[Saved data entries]
+++
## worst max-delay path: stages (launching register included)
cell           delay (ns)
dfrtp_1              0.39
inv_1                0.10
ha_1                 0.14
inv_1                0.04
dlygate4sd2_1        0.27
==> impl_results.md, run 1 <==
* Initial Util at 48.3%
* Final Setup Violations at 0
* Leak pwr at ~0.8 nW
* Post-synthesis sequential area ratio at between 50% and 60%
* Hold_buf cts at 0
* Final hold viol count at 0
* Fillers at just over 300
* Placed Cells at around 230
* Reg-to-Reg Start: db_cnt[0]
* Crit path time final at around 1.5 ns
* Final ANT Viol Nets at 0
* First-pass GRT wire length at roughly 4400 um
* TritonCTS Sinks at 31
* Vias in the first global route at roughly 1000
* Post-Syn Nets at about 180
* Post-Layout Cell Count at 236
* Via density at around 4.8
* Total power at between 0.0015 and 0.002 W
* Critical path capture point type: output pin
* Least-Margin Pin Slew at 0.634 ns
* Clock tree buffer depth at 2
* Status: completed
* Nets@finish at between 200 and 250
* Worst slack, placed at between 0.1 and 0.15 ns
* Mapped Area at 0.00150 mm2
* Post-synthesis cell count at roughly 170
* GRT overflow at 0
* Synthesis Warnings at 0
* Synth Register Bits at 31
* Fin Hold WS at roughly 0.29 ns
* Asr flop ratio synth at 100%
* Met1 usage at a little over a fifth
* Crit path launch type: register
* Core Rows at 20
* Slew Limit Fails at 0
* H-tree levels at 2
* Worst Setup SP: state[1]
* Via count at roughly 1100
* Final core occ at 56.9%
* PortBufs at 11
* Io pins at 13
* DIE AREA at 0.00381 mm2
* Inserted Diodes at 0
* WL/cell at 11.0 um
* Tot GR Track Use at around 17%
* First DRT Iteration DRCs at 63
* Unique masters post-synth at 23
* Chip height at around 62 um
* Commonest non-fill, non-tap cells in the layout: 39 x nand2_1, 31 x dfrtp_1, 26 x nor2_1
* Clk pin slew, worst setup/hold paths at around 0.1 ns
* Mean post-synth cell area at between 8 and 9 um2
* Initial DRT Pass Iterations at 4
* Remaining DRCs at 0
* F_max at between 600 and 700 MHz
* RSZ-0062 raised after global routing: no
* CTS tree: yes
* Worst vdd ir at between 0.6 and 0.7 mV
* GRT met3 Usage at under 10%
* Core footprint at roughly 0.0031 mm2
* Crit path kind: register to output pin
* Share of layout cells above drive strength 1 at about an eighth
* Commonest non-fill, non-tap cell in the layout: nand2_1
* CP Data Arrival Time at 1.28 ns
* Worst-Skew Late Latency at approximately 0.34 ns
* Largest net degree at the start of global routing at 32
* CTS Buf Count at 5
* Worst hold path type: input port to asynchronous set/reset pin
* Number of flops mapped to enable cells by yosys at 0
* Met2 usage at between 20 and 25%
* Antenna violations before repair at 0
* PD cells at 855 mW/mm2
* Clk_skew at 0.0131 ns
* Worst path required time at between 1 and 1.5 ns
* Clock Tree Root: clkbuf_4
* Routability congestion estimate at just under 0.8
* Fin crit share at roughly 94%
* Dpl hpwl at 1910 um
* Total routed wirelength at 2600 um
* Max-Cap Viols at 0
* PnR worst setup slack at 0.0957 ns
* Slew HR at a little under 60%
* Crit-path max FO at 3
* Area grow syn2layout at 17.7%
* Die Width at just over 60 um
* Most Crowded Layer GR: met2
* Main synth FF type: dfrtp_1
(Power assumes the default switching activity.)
+++
# EXERCISE
Print the line that contains "and 700 MHz", then every later line of the entries above up to and including the last, all exactly as written.

# SOLUTION FOR THIS TASK
* F_max at between 600 and 700 MHz
* RSZ-0062 raised after global routing: no
* CTS tree: yes
* Worst vdd ir at between 0.6 and 0.7 mV
* GRT met3 Usage at under 10%
* Core footprint at roughly 0.0031 mm2
* Crit path kind: register to output pin
* Share of layout cells above drive strength 1 at about an eighth
* Commonest non-fill, non-tap cell in the layout: nand2_1
* CP Data Arrival Time at 1.28 ns
* Worst-Skew Late Latency at approximately 0.34 ns
* Largest net degree at the start of global routing at 32
* CTS Buf Count at 5
* Worst hold path type: input port to asynchronous set/reset pin
* Number of flops mapped to enable cells by yosys at 0
* Met2 usage at between 20 and 25%
* Antenna violations before repair at 0
* PD cells at 855 mW/mm2
* Clk_skew at 0.0131 ns
* Worst path required time at between 1 and 1.5 ns
* Clock Tree Root: clkbuf_4
* Routability congestion estimate at just under 0.8
* Fin crit share at roughly 94%
* Dpl hpwl at 1910 um
* Total routed wirelength at 2600 um
* Max-Cap Viols at 0
* PnR worst setup slack at 0.0957 ns
* Slew HR at a little under 60%
* Crit-path max FO at 3
* Area grow syn2layout at 17.7%
* Die Width at just over 60 um
* Most Crowded Layer GR: met2
* Main synth FF type: dfrtp_1
(Power assumes the default switching activity.)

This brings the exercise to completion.